(Le Monde @ 5 décembre 2003 a écrit :
L'analyse de M. Fabius sur ceux qui "n'ont rien appris de ce siècle"
C'etait le 9 novembre à Noisy-le-Grand (Seine-Saint-Denis), devant les premiers secrétaires fédéraux du PS, réunis pour un séminaire consacré aux élections régionales. Ce jour-là, Laurent Fabius s'est livré à une longue analyse de la "double radicalisation" que connaît la France, avec une extrême droite qui "se maintient à un haut niveau" et une extrême gauche qui bénéficie, selon lui, d'une forte présence médiatique. "Avec l'extrême gauche au pouvoir, il nous a dit que ce serait l'instauration de conseils ouvriers partout en France", raconte un participant, notant avec amusement : "Ça a fait passer un petit frisson dans la salle."

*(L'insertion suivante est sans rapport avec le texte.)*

Background: an optimization exercise with open tools, aiming at small area, a short achievable clock period and few clock cycles per item. Do not read the settings as production practice. RTL that was checked went through simulation tests only; none was proved equivalent to the original. Power is estimated from default activity; no workload was simulated.

==> flow/design.v (excerpt) <==
module ospfb_top #(
  parameter int FFT_LEN = 32,
  parameter int DEC_FAC = 24,
  parameter int PTAPS   = 4,
  localparam int BR_W   = $clog2(FFT_LEN)
) (
  input  logic    clk,
  input  logic    rst_n,
  input  logic    in_valid,
  input  ospfb_pkg::sample_t in_data,
  output logic    in_ready,
  output logic    out_valid,
  output ospfb_pkg::out_t    out_data,
  output logic    out_last,
  output logic    out_sat,
  output logic    frame_start
);
Size: ~4900 cells after synthesis, ~2800 flip-flops.
==> module pfb_mac, before the edit <==
module pfb_mac #(
  parameter int PTAPS = 4
) (
  input  logic                      clk,
  input  logic                      rst_n,
  input  logic                      beat_valid,
  input  logic                      beat_last,
  input  logic [PTAPS*DIG_W-1:0]    beat_dig,
  input  logic [PTAPS*SAMPLE_W-1:0] taps_data,
  output logic                      acc_valid,
  output ospfb_pkg::acc_t           acc,
  output logic                      acc_last
);
  localparam int W = ACC_W;
  localparam int NV = 2 * PTAPS + 1;
  logic [W-1:0] v [NV];
  logic [2:0]   nb;
  localparam logic [W-1:0] K_SIGN = W'(-(PTAPS * (1 << (SAMPLE_W)) + PTAPS * (1 << (SAMPLE_W + 1))));
  always_comb begin
    nb = '0;
    for (int t = 0; t < PTAPS; t++) begin
      logic [SAMPLE_W-1:0] x;
      logic a_nz, a_two, a_neg, b_nz, b_neg;
      logic [SAMPLE_W:0]   ma;
      logic [SAMPLE_W-1:0] mb;
      x = taps_data[t*SAMPLE_W +: SAMPLE_W];
      {a_nz, a_two, a_neg, b_nz, b_neg} = beat_dig[t*DIG_W +: DIG_W];
      if (a_two)      ma = {x, 1'b0};
      else if (a_nz)  ma = {x[SAMPLE_W-1], x};
      else            ma = '0;
      ma = ma ^ {(SAMPLE_W+1){a_neg}};
      mb = (b_nz ? x : '0) ^ {SAMPLE_W{b_neg}};
      v[2*t]   = W'({~ma[SAMPLE_W], ma[SAMPLE_W-1:0]});
      v[2*t+1] = W'({~mb[SAMPLE_W-1], mb[SAMPLE_W-2:0], 1'b0, a_neg});
      nb = nb + 3'(b_neg);
    end
    v[NV-1] = K_SIGN | W'({nb, 2'b00});
  end
  function automatic logic [2*W-1:0] csa(input logic [W-1:0] a, input logic [W-1:0] b, input logic [W-1:0] c);
    logic [W-1:0] s, cy;
    s  = a ^ b ^ c;
    cy = ((a & b) | (a & c) | (b & c)) << 1;
    csa = {cy, s};
  endfunction
  logic [W-1:0] s1, c1, s2, c2, s3, c3, s4, c4, s5, c5, s6, c6, s7, c7;
  logic [W-1:0] sum;
  always_comb begin
    {c1, s1} = csa(v[0], v[1], v[2]);
    {c2, s2} = csa(v[3], v[4], v[5]);
    {c3, s3} = csa(v[6], v[7], v[8]);
    {c4, s4} = csa(s1, c1, s2);
    {c5, s5} = csa(c2, s3, c3);
    {c6, s6} = csa(s4, c4, s5);
    {c7, s7} = csa(s6, c6, c5);
  end
  logic [W-1:0] s_q, c_q;
  logic         v_q, l_q;
  assign sum = s_q + c_q;
  always_ff @(posedge clk or negedge rst_n) begin
    if (!rst_n) begin
      v_q       <= 1'b0;
      l_q       <= 1'b0;
      acc_valid <= 1'b0;
      acc_last  <= 1'b0;
    end else begin
      v_q       <= beat_valid;
      l_q       <= beat_valid && beat_last;
      acc_valid <= v_q;
      acc_last  <= l_q;
    end
  end
  always_ff @(posedge clk) begin
    s_q <= s7;
    c_q <= c7;
    acc <= sum;
  end
endmodule
export LEC_CHECK = 0
export ABC_CLOCK_PERIOD_IN_PS = 3000
export CAP_MARGIN = 20
export CORE_MARGIN = 2
export CORE_UTILIZATION = 45
export CTS_CLUSTER_DIAMETER = 150
export CTS_CLUSTER_SIZE = 28
export SLEW_MARGIN = 20
create_clock -name core_clock -period 9.0 [get_ports {clk}]
standard.sh (not shown) runs the stock make flow with config.mk's settings and CLKGATE_MAP_FILE= SYNTH_SCRIPT=/design/flow/synth_recipe.tcl, a recipe that flattens the netlist after the stock synthesis.
==> flow/flow/run.sh <==
#!/bin/bash
# Layout flow: the standard flow (standard.sh, unchanged synthesis) with
# two repair settings changed: timing repair aims below the clock period
# (a larger setup margin), and ports are buffered with buf_4 cells.
# make's full output goes to run_make.log in the work folder.
set -euo pipefail
cd "$(dirname "$0")/.."
MARGIN=${MARGIN:-5.9}
bash standard.sh \
  "SETUP_SLACK_MARGIN=${MARGIN}" \
  "BUFFER_PORTS_ARGS=-buffer_cell sky130_fd_sc_hd__buf_4" \
  finish > run_make.log 2>&1
test -f out/final.def
Change:
--- a/flow/design.v
+++ b/flow/design.v
@@ -292,13 +292,15 @@
     {c3, s3} = csa(v[6], v[7], v[8]);
     {c4, s4} = csa(s1, c1, s2);
     {c5, s5} = csa(c2, s3, c3);
     {c6, s6} = csa(s4, c4, s5);
-    {c7, s7} = csa(s6, c6, c5);
   end
-  logic [W-1:0] s_q, c_q;
+  logic [W-1:0] s_q, c_q, e_q;
   logic         v_q, l_q;
-  assign sum = s_q + c_q;
+  always_comb begin
+    {c7, s7} = csa(s_q, c_q, e_q);
+    sum = s7 + c7;
+  end
   always_ff @(posedge clk or negedge rst_n) begin
     if (!rst_n) begin
       v_q       <= 1'b0;
       l_q       <= 1'b0;
@@ -311,10 +313,11 @@
       acc_last  <= l_q;
     end
   end
   always_ff @(posedge clk) begin
-    s_q <= s7;
-    c_q <= c7;
+    s_q <= s6;
+    c_q <= c6;
+    e_q <= c5;
     acc <= sum;
   end
 endmodule
 `timescale 1ns/1ns
After rerunning:
- design area barely changes
- synthesized area is higher by 0.67%
- count of clock-buffer cells in the layout is higher by 4
- critical path depth drops by 10
- synthesized cell count rose by 0.74%
- cell count rises by 0.44%
- wire length is lower by 2.2%
- power shrinks by 4.7%
- setup slack gets better by 210 ps
- clock power climbs by about 1%
- sequential cell count came out higher by 16
- die area goes up by 0.66%
- sequential power hardly moves
Testbench counts after the change, summed over its fixed seeds: cycles 12,528, items 12,288.
The RTL of the first run of this note was laid out without a check of its function.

S'appuyant sur les notes de son ami Henri Weber, le numéro deux du PS a alors expliqué qu'il ne fallait pas faire de l'extrême gauche un "bloc homogène", mais qu'il convenait de bien distinguer l'extrême gauche "mouvementiste" des partis trotskistes. Avec la première, a-t-il souligné, le PS doit entretenir des rapports identiques à ceux qu'il a noués avec les syndicats et les associations. Avec les altermondialistes et Attac, qualifiée d'"alliée", il a estimé que le PS partage le même "objectif" d'une autre mondialisation, même s'il peut y avoir "des désaccords sur telle ou telle proposition". Avec les partis trotskistes, en revanche, aucune relation ne lui paraît possible : "Ils n'ont rien appris de ce siècle", a-t-il jugé.
Au lendemain du congrès de la LCR qui, le 2 novembre, avait abandonné la référence à la "dictature du prolétariat"dans ses statuts et adopté une attitude très hostile vis-à-vis du PS (Le Monde du 4 novembre), M. Fabius a estimé que cela ne signifie pas qu'ils ont renoncé à la doctrine marxiste-léniniste - "la chose", comme dit M. Weber.

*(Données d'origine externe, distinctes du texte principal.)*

This design comes from an exercise in tuning for small area, a short achievable clock period and few clock cycles per item on the open sky130 flow, not from production work.
Function was checked by simulation only, so behaviour that the tests miss may differ from the original.

## flow/design.v (module list and top-level ports; edited modules follow where they fit)
// module mul_unit: 1189 lines
// module mul_final: 133 lines
// module ooo_core: 137 lines
module ooo_core (
    input  wire logic        clk,
    input  wire logic        i_arst_n,
    input  wire logic        i_disp_valid,
    input  wire logic [2:0]  i_disp_op,
    input  wire logic [4:0]  i_disp_rdst,
    input  wire logic [31:0] i_disp_a,
    input  wire logic [31:0] i_disp_b,
    output logic             o_disp_ready,
    output logic             o_ret_valid,
    output logic [4:0]       o_ret_rdst,
    output logic [2:0]       o_ret_tag,
    output logic [31:0]      o_ret_data,
    input  wire logic        i_ret_ready
);
  // ...
==> flow/run.sh <==
#!/bin/bash
# synth_recipe.tcl (not shown) runs the flow's synth.tcl, then flattens the netlist and writes it again
# the make line also repeats each setting of config.mk as NAME=value (left out here)
make -C /OpenROAD-flow-scripts/flow DESIGN_CONFIG=/design/flow/config.mk WORK_HOME=/design/flow/orfs CLKGATE_MAP_FILE= SYNTH_SCRIPT=/design/flow/synth_recipe.tcl finish
==> flow/config.mk <==
export PLATFORM = sky130hd
export DESIGN_NAME = ooo_core
export DESIGN_NICKNAME = ooo_core
export VERILOG_FILES = /design/flow/design.v
export SDC_FILE = /design/flow/constraint.sdc
export NUM_CORES = 4
export LEC_CHECK = 0
export CAP_MARGIN = 20
export CORE_MARGIN = 2
export CORE_UTILIZATION = 40
export SETUP_SLACK_MARGIN = 3.2
export SLEW_MARGIN = 20
==> flow/constraint.sdc <==
create_clock -name core_clock -period 6.5 [get_ports {clk}]
set_input_delay 1.3000 -clock core_clock [delete_from_list [all_inputs] [get_ports {clk}]]
set_output_delay 1.3000 -clock core_clock [all_outputs]
set_load 0.01 [all_outputs]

"N'avoir jamais exercé de responsabilité en 70 ans d'existence, c'est à coup sûr un gros avantage, mais il ne faut pas trop en abuser", a-t-il lancé. M. Fabius a notamment mis en garde contre "l'illusion" qui ferait de ces formations la traduction politique de la gauche mouvementiste. Il a alors conseillé à son auditoire de ne pas se laisser "intimider par -leur- terrorisme intellectuel". Le PS, a-t-il ajouté, doit jouer pleinement son rôle en soutenant les mouvements sociaux et en faisant des propositions.
En 1994, Dominique Strauss-Kahn jugeait le poids des ex-trotskistes trop important au PS. "Le gauchisme qui fut la maladie infantile du communisme risque de devenir la maladie sénile du socialisme", expliquait-il alors dans Le Nouvel Observateur.